Given the material below, return only the lines starting at the line with "## flip-flops by" and ending at the line with "CMD_WAKEUP | nocrc_auto_q$_DFFE_PN0P_ | 0.02 | 2 |", exactly as they appear.

■ ■ ■

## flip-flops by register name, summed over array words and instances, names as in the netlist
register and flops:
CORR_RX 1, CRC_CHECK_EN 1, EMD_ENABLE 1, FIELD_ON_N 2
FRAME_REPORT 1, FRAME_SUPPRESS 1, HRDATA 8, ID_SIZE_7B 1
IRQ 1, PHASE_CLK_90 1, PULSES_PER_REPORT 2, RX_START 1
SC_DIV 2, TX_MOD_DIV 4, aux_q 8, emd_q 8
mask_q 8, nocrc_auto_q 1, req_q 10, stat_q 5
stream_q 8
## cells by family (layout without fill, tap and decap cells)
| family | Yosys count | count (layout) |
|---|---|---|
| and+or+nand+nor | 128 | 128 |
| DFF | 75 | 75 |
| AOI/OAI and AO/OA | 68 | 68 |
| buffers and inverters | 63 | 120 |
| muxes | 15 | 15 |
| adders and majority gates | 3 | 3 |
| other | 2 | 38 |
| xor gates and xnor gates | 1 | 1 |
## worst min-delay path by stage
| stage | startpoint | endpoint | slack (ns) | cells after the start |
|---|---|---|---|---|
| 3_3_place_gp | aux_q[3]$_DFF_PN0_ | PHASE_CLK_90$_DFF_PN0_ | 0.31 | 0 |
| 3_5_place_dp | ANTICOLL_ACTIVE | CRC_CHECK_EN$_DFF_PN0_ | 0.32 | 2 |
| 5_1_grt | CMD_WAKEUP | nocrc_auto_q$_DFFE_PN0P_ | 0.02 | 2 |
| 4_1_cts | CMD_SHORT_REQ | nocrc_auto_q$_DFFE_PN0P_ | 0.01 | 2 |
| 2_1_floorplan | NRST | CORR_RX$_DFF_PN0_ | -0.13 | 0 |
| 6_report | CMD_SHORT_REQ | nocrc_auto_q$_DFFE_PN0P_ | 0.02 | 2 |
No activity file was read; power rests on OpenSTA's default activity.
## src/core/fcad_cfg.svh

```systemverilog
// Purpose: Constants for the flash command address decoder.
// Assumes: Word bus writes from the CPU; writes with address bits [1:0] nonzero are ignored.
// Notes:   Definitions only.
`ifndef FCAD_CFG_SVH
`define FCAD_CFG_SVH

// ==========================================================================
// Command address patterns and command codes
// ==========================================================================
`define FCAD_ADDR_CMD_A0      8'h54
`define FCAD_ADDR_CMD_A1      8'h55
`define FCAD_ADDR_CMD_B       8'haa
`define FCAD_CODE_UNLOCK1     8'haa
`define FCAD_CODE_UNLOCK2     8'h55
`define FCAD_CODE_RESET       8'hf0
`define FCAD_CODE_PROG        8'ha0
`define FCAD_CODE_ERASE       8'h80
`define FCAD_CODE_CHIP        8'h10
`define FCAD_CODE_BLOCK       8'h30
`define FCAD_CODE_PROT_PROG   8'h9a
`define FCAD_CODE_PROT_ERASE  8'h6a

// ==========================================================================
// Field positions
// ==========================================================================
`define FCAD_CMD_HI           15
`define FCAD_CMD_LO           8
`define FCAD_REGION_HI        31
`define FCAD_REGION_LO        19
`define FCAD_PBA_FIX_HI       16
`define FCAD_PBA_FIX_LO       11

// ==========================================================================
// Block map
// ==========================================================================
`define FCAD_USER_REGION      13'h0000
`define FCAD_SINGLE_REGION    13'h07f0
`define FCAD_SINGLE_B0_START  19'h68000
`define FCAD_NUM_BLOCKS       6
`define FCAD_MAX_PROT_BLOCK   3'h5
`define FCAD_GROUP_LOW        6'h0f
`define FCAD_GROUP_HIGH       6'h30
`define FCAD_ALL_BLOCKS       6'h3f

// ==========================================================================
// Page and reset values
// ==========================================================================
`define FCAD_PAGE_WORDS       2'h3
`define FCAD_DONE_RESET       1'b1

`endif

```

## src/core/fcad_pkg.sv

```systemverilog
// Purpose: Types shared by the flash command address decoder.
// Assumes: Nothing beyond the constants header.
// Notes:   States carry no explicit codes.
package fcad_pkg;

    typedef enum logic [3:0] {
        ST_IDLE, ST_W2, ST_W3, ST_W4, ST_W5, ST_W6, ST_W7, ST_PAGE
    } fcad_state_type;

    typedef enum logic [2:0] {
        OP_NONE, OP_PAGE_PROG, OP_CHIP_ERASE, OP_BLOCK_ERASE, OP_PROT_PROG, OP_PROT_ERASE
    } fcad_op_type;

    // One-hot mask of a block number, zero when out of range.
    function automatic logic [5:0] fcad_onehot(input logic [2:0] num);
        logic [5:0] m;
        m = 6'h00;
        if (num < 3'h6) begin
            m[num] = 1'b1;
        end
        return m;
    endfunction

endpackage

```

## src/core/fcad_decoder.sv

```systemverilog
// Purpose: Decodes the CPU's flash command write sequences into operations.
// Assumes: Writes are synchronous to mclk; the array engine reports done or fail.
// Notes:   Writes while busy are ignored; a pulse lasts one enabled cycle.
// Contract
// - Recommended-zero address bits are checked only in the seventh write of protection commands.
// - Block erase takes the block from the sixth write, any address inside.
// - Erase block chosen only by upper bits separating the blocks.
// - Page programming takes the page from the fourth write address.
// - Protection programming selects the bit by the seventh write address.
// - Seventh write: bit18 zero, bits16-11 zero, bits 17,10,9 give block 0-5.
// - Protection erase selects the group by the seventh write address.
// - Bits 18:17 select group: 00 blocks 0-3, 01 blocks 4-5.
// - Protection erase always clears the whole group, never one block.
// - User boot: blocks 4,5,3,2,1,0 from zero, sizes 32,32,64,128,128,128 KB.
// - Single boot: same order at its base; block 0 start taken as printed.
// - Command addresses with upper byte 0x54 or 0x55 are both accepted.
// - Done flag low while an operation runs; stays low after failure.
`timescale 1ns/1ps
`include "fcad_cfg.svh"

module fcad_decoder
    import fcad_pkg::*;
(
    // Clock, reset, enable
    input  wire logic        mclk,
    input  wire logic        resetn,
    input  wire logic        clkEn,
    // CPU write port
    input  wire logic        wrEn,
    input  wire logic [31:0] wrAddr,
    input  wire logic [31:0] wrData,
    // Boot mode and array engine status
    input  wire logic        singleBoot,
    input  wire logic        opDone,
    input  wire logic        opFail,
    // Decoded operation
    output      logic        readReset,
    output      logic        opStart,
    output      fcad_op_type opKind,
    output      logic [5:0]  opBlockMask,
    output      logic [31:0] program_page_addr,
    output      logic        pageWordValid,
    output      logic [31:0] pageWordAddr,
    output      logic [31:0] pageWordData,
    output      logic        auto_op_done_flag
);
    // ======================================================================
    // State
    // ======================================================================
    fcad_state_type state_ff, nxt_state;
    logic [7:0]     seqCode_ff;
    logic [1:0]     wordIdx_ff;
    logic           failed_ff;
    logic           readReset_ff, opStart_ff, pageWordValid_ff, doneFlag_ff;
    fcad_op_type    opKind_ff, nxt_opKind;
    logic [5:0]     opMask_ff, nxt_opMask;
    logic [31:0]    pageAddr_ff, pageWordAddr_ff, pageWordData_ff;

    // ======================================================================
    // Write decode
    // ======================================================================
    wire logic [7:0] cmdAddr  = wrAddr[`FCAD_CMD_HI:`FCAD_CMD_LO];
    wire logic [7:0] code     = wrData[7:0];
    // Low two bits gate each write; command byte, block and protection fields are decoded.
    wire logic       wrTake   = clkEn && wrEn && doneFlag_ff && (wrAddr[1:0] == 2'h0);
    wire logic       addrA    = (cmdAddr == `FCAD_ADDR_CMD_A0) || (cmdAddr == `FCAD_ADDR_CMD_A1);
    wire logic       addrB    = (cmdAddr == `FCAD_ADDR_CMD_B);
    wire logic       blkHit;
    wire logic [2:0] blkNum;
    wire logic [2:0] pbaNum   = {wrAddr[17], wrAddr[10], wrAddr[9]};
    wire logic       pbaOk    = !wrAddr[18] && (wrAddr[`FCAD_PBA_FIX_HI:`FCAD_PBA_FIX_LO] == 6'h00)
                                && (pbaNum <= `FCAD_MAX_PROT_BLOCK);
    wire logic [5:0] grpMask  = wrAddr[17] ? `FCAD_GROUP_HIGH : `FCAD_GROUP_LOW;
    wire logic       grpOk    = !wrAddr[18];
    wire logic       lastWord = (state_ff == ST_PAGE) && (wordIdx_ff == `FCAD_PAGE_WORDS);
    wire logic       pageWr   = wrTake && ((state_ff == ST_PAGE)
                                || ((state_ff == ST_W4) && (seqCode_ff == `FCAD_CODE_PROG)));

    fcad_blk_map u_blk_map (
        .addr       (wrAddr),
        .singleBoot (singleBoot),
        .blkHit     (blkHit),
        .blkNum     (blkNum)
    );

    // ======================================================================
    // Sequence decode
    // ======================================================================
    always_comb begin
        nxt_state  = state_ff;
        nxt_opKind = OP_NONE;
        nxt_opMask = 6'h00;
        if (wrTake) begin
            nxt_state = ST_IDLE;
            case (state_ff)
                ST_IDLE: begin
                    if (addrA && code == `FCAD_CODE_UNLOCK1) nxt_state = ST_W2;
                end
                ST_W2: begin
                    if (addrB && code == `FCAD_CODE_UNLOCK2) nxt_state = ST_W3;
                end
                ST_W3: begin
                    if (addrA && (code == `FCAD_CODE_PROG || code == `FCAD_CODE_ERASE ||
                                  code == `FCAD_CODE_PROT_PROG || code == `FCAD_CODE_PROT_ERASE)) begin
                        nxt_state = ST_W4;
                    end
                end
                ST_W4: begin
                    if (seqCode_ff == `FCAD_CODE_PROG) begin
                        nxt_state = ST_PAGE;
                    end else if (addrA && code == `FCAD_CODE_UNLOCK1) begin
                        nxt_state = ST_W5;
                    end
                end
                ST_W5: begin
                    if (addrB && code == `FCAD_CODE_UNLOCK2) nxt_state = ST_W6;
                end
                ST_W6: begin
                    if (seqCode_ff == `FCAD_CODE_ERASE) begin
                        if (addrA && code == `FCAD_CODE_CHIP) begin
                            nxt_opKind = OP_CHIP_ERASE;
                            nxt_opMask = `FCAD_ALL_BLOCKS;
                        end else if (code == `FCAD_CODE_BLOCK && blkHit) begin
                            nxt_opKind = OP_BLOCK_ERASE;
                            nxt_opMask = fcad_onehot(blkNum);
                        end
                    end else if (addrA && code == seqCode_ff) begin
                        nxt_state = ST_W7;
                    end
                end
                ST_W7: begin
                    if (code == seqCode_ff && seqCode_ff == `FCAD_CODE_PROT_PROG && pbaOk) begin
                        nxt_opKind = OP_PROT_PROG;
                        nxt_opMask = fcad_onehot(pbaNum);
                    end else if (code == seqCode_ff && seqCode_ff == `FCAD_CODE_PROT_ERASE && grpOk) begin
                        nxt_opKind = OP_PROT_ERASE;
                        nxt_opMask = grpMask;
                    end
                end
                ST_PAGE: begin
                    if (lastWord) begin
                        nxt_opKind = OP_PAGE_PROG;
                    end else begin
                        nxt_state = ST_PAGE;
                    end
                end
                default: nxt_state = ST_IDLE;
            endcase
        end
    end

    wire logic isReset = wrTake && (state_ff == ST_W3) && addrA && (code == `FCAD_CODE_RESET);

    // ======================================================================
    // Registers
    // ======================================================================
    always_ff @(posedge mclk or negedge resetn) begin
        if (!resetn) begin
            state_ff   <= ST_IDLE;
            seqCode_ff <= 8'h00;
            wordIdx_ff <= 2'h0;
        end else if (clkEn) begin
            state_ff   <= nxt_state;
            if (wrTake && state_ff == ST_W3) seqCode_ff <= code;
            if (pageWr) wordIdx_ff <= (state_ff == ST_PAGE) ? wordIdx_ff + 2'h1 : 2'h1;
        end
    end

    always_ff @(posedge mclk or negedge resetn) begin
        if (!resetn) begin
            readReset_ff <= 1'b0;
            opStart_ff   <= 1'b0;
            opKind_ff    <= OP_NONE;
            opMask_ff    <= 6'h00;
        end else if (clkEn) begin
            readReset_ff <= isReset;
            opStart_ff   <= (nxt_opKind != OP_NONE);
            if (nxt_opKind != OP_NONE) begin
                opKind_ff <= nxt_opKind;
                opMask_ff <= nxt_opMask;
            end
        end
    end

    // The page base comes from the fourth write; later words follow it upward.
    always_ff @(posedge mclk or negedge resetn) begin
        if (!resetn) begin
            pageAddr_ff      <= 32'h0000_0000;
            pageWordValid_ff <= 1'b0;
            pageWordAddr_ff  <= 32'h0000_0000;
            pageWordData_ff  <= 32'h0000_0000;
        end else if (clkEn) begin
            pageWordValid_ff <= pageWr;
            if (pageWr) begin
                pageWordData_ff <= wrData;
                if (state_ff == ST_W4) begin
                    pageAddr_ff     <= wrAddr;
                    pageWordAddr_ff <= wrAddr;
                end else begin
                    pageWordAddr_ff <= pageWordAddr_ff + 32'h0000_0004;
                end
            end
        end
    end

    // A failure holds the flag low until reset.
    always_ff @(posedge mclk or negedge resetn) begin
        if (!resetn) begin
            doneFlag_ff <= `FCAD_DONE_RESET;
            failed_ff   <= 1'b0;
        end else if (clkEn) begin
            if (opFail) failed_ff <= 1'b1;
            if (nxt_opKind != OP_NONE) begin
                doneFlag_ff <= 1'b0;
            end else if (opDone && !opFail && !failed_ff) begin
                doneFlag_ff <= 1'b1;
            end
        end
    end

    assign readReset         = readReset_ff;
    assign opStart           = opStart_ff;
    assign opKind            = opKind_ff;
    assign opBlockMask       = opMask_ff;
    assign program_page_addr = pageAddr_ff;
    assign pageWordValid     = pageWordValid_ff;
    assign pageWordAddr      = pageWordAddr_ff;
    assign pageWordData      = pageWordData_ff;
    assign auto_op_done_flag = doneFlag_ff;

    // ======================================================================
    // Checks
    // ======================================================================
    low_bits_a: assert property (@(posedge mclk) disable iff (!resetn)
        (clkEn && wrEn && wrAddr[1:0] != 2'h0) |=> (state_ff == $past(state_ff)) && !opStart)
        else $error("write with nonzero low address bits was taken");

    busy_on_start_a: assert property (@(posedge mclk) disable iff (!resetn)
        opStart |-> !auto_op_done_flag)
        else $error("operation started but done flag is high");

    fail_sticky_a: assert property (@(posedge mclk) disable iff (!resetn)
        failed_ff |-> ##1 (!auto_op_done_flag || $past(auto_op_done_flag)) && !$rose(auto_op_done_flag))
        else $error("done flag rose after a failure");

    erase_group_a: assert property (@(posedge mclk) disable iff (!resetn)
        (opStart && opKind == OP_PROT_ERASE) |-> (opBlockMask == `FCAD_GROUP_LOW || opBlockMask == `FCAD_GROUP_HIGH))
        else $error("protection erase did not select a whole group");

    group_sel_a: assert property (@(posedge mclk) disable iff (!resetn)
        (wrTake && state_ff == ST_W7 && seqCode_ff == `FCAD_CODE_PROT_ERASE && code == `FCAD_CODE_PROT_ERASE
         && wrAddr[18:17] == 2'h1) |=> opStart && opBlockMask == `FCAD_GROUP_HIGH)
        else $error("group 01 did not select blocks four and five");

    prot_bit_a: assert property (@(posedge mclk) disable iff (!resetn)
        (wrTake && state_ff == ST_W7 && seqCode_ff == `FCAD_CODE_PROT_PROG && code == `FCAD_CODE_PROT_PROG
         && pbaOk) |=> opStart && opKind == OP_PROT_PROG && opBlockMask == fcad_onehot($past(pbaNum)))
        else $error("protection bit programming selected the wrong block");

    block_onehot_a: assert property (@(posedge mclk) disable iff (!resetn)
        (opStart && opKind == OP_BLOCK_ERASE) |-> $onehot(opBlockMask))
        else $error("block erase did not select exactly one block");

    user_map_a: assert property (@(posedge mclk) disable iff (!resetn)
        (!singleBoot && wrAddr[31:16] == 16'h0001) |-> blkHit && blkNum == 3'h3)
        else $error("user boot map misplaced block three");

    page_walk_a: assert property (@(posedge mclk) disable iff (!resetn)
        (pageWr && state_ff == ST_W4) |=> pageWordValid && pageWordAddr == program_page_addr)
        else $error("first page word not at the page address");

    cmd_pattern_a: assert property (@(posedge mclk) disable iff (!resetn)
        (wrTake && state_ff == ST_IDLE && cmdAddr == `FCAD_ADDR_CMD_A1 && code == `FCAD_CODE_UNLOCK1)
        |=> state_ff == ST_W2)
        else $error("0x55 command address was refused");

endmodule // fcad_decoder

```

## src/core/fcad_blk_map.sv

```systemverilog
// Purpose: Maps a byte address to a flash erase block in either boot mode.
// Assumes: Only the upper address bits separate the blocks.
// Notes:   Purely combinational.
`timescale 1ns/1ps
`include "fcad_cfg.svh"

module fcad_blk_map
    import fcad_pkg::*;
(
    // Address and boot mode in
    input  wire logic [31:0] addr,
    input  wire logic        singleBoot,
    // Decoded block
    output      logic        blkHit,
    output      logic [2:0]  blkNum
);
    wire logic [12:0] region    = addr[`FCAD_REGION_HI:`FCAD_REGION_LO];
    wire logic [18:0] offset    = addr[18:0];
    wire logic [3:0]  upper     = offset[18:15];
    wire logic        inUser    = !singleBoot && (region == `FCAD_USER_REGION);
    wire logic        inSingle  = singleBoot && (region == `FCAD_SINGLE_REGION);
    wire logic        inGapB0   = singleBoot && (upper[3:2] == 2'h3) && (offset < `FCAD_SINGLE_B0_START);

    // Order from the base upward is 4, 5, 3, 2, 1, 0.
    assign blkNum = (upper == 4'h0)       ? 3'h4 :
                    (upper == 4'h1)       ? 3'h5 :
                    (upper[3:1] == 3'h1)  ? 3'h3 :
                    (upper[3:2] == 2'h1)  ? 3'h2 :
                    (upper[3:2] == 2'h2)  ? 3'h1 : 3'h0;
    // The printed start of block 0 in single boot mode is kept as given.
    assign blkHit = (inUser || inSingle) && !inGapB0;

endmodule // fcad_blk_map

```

■ ■ ■

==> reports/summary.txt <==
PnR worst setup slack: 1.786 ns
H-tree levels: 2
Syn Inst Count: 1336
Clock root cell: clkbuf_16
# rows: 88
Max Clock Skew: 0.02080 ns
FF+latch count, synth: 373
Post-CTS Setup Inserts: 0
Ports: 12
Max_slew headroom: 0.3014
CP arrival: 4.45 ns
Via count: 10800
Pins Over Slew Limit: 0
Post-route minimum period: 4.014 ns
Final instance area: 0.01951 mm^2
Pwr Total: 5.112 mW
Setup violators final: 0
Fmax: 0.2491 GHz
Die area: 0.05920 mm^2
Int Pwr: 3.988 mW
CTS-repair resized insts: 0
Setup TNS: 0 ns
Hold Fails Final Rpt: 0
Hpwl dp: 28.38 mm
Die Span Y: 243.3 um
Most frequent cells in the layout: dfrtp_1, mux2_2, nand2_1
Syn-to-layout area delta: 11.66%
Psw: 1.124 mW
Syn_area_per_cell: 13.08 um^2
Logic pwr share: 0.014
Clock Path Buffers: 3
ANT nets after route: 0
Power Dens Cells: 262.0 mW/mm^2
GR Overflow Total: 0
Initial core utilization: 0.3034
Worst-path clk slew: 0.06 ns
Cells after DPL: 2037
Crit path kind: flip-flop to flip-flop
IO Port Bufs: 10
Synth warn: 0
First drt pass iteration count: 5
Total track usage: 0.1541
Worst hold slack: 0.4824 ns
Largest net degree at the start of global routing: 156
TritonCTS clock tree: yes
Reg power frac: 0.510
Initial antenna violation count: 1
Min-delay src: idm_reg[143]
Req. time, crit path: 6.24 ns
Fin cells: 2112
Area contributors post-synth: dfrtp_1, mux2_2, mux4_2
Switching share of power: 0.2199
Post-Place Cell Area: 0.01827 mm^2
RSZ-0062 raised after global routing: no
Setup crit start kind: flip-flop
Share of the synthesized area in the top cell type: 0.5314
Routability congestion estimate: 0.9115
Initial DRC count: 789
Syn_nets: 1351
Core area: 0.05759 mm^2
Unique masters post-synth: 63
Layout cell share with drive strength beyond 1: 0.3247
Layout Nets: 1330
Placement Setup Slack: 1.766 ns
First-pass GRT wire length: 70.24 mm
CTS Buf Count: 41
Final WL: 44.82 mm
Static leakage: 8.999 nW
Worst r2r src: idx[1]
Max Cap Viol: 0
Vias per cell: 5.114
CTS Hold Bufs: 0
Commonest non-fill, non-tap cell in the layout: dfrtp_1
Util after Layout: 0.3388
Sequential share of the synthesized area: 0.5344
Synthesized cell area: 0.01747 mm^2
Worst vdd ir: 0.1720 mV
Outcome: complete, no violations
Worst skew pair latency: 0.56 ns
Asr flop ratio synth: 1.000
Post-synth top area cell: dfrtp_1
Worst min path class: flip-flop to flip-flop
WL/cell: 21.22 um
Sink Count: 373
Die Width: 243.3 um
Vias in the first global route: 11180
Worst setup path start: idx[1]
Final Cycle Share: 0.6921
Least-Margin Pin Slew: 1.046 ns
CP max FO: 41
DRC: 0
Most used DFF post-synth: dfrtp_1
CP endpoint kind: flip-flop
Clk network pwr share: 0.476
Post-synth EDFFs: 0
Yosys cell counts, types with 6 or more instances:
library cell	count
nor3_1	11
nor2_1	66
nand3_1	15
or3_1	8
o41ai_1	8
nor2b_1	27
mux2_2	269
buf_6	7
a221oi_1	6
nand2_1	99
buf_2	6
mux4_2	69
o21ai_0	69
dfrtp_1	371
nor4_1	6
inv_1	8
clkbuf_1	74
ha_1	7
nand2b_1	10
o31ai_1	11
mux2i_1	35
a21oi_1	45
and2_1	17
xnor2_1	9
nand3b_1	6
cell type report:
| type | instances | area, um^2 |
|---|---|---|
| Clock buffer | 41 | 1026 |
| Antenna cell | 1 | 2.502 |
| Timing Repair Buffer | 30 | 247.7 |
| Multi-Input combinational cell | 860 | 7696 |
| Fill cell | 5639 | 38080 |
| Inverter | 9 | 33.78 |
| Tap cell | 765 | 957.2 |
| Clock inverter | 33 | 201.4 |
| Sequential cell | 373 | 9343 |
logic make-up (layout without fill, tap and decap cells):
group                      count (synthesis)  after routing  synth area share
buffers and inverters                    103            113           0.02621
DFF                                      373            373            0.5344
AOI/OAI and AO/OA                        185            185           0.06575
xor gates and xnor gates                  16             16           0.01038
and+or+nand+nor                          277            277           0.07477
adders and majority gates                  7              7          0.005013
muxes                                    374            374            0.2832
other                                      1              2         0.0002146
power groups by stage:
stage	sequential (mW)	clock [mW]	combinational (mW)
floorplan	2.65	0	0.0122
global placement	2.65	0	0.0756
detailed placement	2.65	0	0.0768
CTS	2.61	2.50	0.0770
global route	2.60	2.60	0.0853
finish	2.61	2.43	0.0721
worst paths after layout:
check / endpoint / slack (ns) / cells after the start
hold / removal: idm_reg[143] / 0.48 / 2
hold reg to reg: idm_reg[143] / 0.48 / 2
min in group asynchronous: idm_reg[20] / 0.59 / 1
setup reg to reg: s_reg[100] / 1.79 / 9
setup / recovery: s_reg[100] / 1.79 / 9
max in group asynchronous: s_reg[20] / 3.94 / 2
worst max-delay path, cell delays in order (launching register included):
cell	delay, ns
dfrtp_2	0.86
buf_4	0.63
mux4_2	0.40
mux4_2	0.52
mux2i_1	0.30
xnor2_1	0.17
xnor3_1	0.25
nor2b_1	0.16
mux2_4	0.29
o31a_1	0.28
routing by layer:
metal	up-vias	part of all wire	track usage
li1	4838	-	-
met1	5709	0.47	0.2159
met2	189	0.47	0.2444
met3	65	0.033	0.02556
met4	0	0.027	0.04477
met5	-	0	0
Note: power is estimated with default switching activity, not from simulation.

■ ■ ■

Exercise answer:
## flip-flops by register name, summed over array words and instances, names as in the netlist
register and flops:
CORR_RX 1, CRC_CHECK_EN 1, EMD_ENABLE 1, FIELD_ON_N 2
FRAME_REPORT 1, FRAME_SUPPRESS 1, HRDATA 8, ID_SIZE_7B 1
IRQ 1, PHASE_CLK_90 1, PULSES_PER_REPORT 2, RX_START 1
SC_DIV 2, TX_MOD_DIV 4, aux_q 8, emd_q 8
mask_q 8, nocrc_auto_q 1, req_q 10, stat_q 5
stream_q 8
## cells by family (layout without fill, tap and decap cells)
| family | Yosys count | count (layout) |
|---|---|---|
| and+or+nand+nor | 128 | 128 |
| DFF | 75 | 75 |
| AOI/OAI and AO/OA | 68 | 68 |
| buffers and inverters | 63 | 120 |
| muxes | 15 | 15 |
| adders and majority gates | 3 | 3 |
| other | 2 | 38 |
| xor gates and xnor gates | 1 | 1 |
## worst min-delay path by stage
| stage | startpoint | endpoint | slack (ns) | cells after the start |
|---|---|---|---|---|
| 3_3_place_gp | aux_q[3]$_DFF_PN0_ | PHASE_CLK_90$_DFF_PN0_ | 0.31 | 0 |
| 3_5_place_dp | ANTICOLL_ACTIVE | CRC_CHECK_EN$_DFF_PN0_ | 0.32 | 2 |
| 5_1_grt | CMD_WAKEUP | nocrc_auto_q$_DFFE_PN0P_ | 0.02 | 2 |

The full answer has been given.